== Segment start ==

[src/source/exec_ctrl.sv]
`timescale 1ns/1ps

// Controller: FSM, instruction register, decode, writeback
module exec_ctrl (
	input  logic                            clk,
	input  logic                            rst_n,
	input  logic                            instr_valid,	// One-cycle strobe
	input  exec_pkg::instr_t                instr,
	input  logic                            dump_start,	// One-cycle strobe
	regfile_if.ctrl                         rf,
	input  logic [exec_pkg::reg_addr_w-1:0] dump_count,
	input  logic                            dump_last,
	output logic                            dump_next,
	output logic [exec_pkg::alu_op_w-1:0]   alu_op,
	output logic [exec_pkg::data_w-1:0]     alu_b,
	output logic [4:0]                      shamt,
	input  logic [exec_pkg::data_w-1:0]     alu_result,
	output logic                            busy,
	output logic                            illegal,
	output logic                            dump_valid
);

	logic [exec_pkg::st_w-1:0]   state;
	logic [exec_pkg::st_w-1:0]   state_nxt;
	exec_pkg::instr_t            ir;	// Instruction register
	logic                        legal;
	logic [exec_pkg::data_w-1:0] imm_sext;
	logic [exec_pkg::data_w-1:0] imm_zext;

	//////////////////////////////////////////////////////////////////////
	// State machine
	//////////////////////////////////////////////////////////////////////

	always_comb begin
		state_nxt = state;
		case (state)
			exec_pkg::st_idle: begin
				if (instr_valid) state_nxt = exec_pkg::st_exec;	// Instruction wins
				else if (dump_start) state_nxt = exec_pkg::st_dump;
			end
			exec_pkg::st_exec: state_nxt = exec_pkg::st_idle;	// Single cycle
			exec_pkg::st_dump: begin
				if (dump_last) state_nxt = exec_pkg::st_idle;
			end
			default: state_nxt = exec_pkg::st_idle;
		endcase
	end

	always_ff @(posedge clk) begin
		if (!rst_n) state <= exec_pkg::st_idle;
		else        state <= state_nxt;
	end

	// Capture only when accepted
	always_ff @(posedge clk) begin
		if (state == exec_pkg::st_idle && instr_valid) ir <= instr;
	end

	//////////////////////////////////////////////////////////////////////
	// Decode
	//////////////////////////////////////////////////////////////////////

	assign imm_sext = {{(exec_pkg::data_w - exec_pkg::imm_w){ir.i_fmt.imm[exec_pkg::imm_w-1]}},
		ir.i_fmt.imm};
	assign imm_zext = {{(exec_pkg::data_w - exec_pkg::imm_w){1'b0}}, ir.i_fmt.imm};

	always_comb begin
		legal      = 1'b1;
		alu_op     = exec_pkg::alu_add;
		alu_b      = imm_zext;
		rf.wr_addr = ir.i_fmt.rt;	// I-type writes rt
		case (ir.r_fmt.opcode)
			exec_pkg::op_rtype: begin
				alu_b      = rf.rd_data_b;
				rf.wr_addr = ir.r_fmt.rd;
				case (ir.r_fmt.funct)
					exec_pkg::fn_addu: alu_op = exec_pkg::alu_add;
					exec_pkg::fn_subu: alu_op = exec_pkg::alu_sub;
					exec_pkg::fn_and:  alu_op = exec_pkg::alu_and;
					exec_pkg::fn_or:   alu_op = exec_pkg::alu_or;
					exec_pkg::fn_xor:  alu_op = exec_pkg::alu_xor;
					exec_pkg::fn_slt:  alu_op = exec_pkg::alu_slt;
					exec_pkg::fn_sll:  alu_op = exec_pkg::alu_sll;
					exec_pkg::fn_srl:  alu_op = exec_pkg::alu_srl;
					default:           legal  = 1'b0;	// Unknown function
				endcase
			end
			exec_pkg::op_addiu: begin
				alu_op = exec_pkg::alu_add;
				alu_b  = imm_sext;
			end
			exec_pkg::op_slti: begin
				alu_op = exec_pkg::alu_slt;
				alu_b  = imm_sext;
			end
			exec_pkg::op_andi: alu_op = exec_pkg::alu_and;	// Zero-extended imm
			exec_pkg::op_ori:  alu_op = exec_pkg::alu_or;
			exec_pkg::op_xori: alu_op = exec_pkg::alu_xor;
			exec_pkg::op_lui:  alu_op = exec_pkg::alu_lui;	// ALU moves imm up
			default:           legal  = 1'b0;
		endcase
	end

	assign shamt = ir.r_fmt.shamt;

	//////////////////////////////////////////////////////////////////////
	// Register file steering and status
	//////////////////////////////////////////////////////////////////////

	// Port A goes to the counter while dumping
	assign rf.rd_addr_a = (state == exec_pkg::st_dump) ? dump_count : ir.r_fmt.rs;
	assign rf.rd_addr_b = ir.r_fmt.rt;
	assign rf.wr_data   = alu_result;
	assign rf.wr_en     = (state == exec_pkg::st_exec) && legal;	// Lands on exit edge

	assign illegal    = (state == exec_pkg::st_exec) && !legal;
	assign busy       = (state != exec_pkg::st_idle);
	assign dump_valid = (state == exec_pkg::st_dump);
	assign dump_next  = dump_valid;

endmodule

[src/source/reg_file.sv]
`timescale 1ns/1ps

// 32 x 32 register file
module reg_file (
	input  logic clk,
	input  logic rst_n,
	regfile_if.mem rf
);

	logic [exec_pkg::data_w-1:0] regs [exec_pkg::num_regs];	// Storage array

	//////////////////////////////////////////////////////////////////////
	// Write port
	//////////////////////////////////////////////////////////////////////

	always_ff @(posedge clk) begin
		if (!rst_n) begin
			for (int i = 0; i < exec_pkg::num_regs; i++) begin
				regs[i] <= '0;	// All registers start at zero
			end
		end else if (rf.wr_en && (rf.wr_addr != '0)) begin
			regs[rf.wr_addr] <= rf.wr_data;	// r0 never written
		end
	end

	//////////////////////////////////////////////////////////////////////
	// Read ports, combinational
	//////////////////////////////////////////////////////////////////////

	// r0 reads zero regardless of storage
	always_comb begin
		if (rf.rd_addr_a == '0) begin
			rf.rd_data_a = '0;
		end else begin
			rf.rd_data_a = regs[rf.rd_addr_a];
		end
	end

	always_comb begin
		if (rf.rd_addr_b == '0) begin
			rf.rd_data_b = '0;
		end else begin
			rf.rd_data_b = regs[rf.rd_addr_b];
		end
	end

endmodule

== Segment end ==

**What to work on:** What is needed is an exact transcription of every entry above.

**Solution to this problem:**
[src/source/exec_ctrl.sv]
`timescale 1ns/1ps

// Controller: FSM, instruction register, decode, writeback
module exec_ctrl (
	input  logic                            clk,
	input  logic                            rst_n,
	input  logic                            instr_valid,	// One-cycle strobe
	input  exec_pkg::instr_t                instr,
	input  logic                            dump_start,	// One-cycle strobe
	regfile_if.ctrl                         rf,
	input  logic [exec_pkg::reg_addr_w-1:0] dump_count,
	input  logic                            dump_last,
	output logic                            dump_next,
	output logic [exec_pkg::alu_op_w-1:0]   alu_op,
	output logic [exec_pkg::data_w-1:0]     alu_b,
	output logic [4:0]                      shamt,
	input  logic [exec_pkg::data_w-1:0]     alu_result,
	output logic                            busy,
	output logic                            illegal,
	output logic                            dump_valid
);

	logic [exec_pkg::st_w-1:0]   state;
	logic [exec_pkg::st_w-1:0]   state_nxt;
	exec_pkg::instr_t            ir;	// Instruction register
	logic                        legal;
	logic [exec_pkg::data_w-1:0] imm_sext;
	logic [exec_pkg::data_w-1:0] imm_zext;

	//////////////////////////////////////////////////////////////////////
	// State machine
	//////////////////////////////////////////////////////////////////////

	always_comb begin
		state_nxt = state;
		case (state)
			exec_pkg::st_idle: begin
				if (instr_valid) state_nxt = exec_pkg::st_exec;	// Instruction wins
				else if (dump_start) state_nxt = exec_pkg::st_dump;
			end
			exec_pkg::st_exec: state_nxt = exec_pkg::st_idle;	// Single cycle
			exec_pkg::st_dump: begin
				if (dump_last) state_nxt = exec_pkg::st_idle;
			end
			default: state_nxt = exec_pkg::st_idle;
		endcase
	end

	always_ff @(posedge clk) begin
		if (!rst_n) state <= exec_pkg::st_idle;
		else        state <= state_nxt;
	end

	// Capture only when accepted
	always_ff @(posedge clk) begin
		if (state == exec_pkg::st_idle && instr_valid) ir <= instr;
	end

	//////////////////////////////////////////////////////////////////////
	// Decode
	//////////////////////////////////////////////////////////////////////

	assign imm_sext = {{(exec_pkg::data_w - exec_pkg::imm_w){ir.i_fmt.imm[exec_pkg::imm_w-1]}},
		ir.i_fmt.imm};
	assign imm_zext = {{(exec_pkg::data_w - exec_pkg::imm_w){1'b0}}, ir.i_fmt.imm};

	always_comb begin
		legal      = 1'b1;
		alu_op     = exec_pkg::alu_add;
		alu_b      = imm_zext;
		rf.wr_addr = ir.i_fmt.rt;	// I-type writes rt
		case (ir.r_fmt.opcode)
			exec_pkg::op_rtype: begin
				alu_b      = rf.rd_data_b;
				rf.wr_addr = ir.r_fmt.rd;
				case (ir.r_fmt.funct)
					exec_pkg::fn_addu: alu_op = exec_pkg::alu_add;
					exec_pkg::fn_subu: alu_op = exec_pkg::alu_sub;
					exec_pkg::fn_and:  alu_op = exec_pkg::alu_and;
					exec_pkg::fn_or:   alu_op = exec_pkg::alu_or;
					exec_pkg::fn_xor:  alu_op = exec_pkg::alu_xor;
					exec_pkg::fn_slt:  alu_op = exec_pkg::alu_slt;
					exec_pkg::fn_sll:  alu_op = exec_pkg::alu_sll;
					exec_pkg::fn_srl:  alu_op = exec_pkg::alu_srl;
					default:           legal  = 1'b0;	// Unknown function
				endcase
			end
			exec_pkg::op_addiu: begin
				alu_op = exec_pkg::alu_add;
				alu_b  = imm_sext;
			end
			exec_pkg::op_slti: begin
				alu_op = exec_pkg::alu_slt;
				alu_b  = imm_sext;
			end
			exec_pkg::op_andi: alu_op = exec_pkg::alu_and;	// Zero-extended imm
			exec_pkg::op_ori:  alu_op = exec_pkg::alu_or;
			exec_pkg::op_xori: alu_op = exec_pkg::alu_xor;
			exec_pkg::op_lui:  alu_op = exec_pkg::alu_lui;	// ALU moves imm up
			default:           legal  = 1'b0;
		endcase
	end

	assign shamt = ir.r_fmt.shamt;

	//////////////////////////////////////////////////////////////////////
	// Register file steering and status
	//////////////////////////////////////////////////////////////////////

	// Port A goes to the counter while dumping
	assign rf.rd_addr_a = (state == exec_pkg::st_dump) ? dump_count : ir.r_fmt.rs;
	assign rf.rd_addr_b = ir.r_fmt.rt;
	assign rf.wr_data   = alu_result;
	assign rf.wr_en     = (state == exec_pkg::st_exec) && legal;	// Lands on exit edge

	assign illegal    = (state == exec_pkg::st_exec) && !legal;
	assign busy       = (state != exec_pkg::st_idle);
	assign dump_valid = (state == exec_pkg::st_dump);
	assign dump_next  = dump_valid;

endmodule

[src/source/reg_file.sv]
`timescale 1ns/1ps

// 32 x 32 register file
module reg_file (
	input  logic clk,
	input  logic rst_n,
	regfile_if.mem rf
);

	logic [exec_pkg::data_w-1:0] regs [exec_pkg::num_regs];	// Storage array

	//////////////////////////////////////////////////////////////////////
	// Write port
	//////////////////////////////////////////////////////////////////////

	always_ff @(posedge clk) begin
		if (!rst_n) begin
			for (int i = 0; i < exec_pkg::num_regs; i++) begin
				regs[i] <= '0;	// All registers start at zero
			end
		end else if (rf.wr_en && (rf.wr_addr != '0)) begin
			regs[rf.wr_addr] <= rf.wr_data;	// r0 never written
		end
	end

	//////////////////////////////////////////////////////////////////////
	// Read ports, combinational
	//////////////////////////////////////////////////////////////////////

	// r0 reads zero regardless of storage
	always_comb begin
		if (rf.rd_addr_a == '0) begin
			rf.rd_data_a = '0;
		end else begin
			rf.rd_data_a = regs[rf.rd_addr_a];
		end
	end

	always_comb begin
		if (rf.rd_addr_b == '0) begin
			rf.rd_data_b = '0;
		end else begin
			rf.rd_data_b = regs[rf.rd_addr_b];
		end
	end

endmodule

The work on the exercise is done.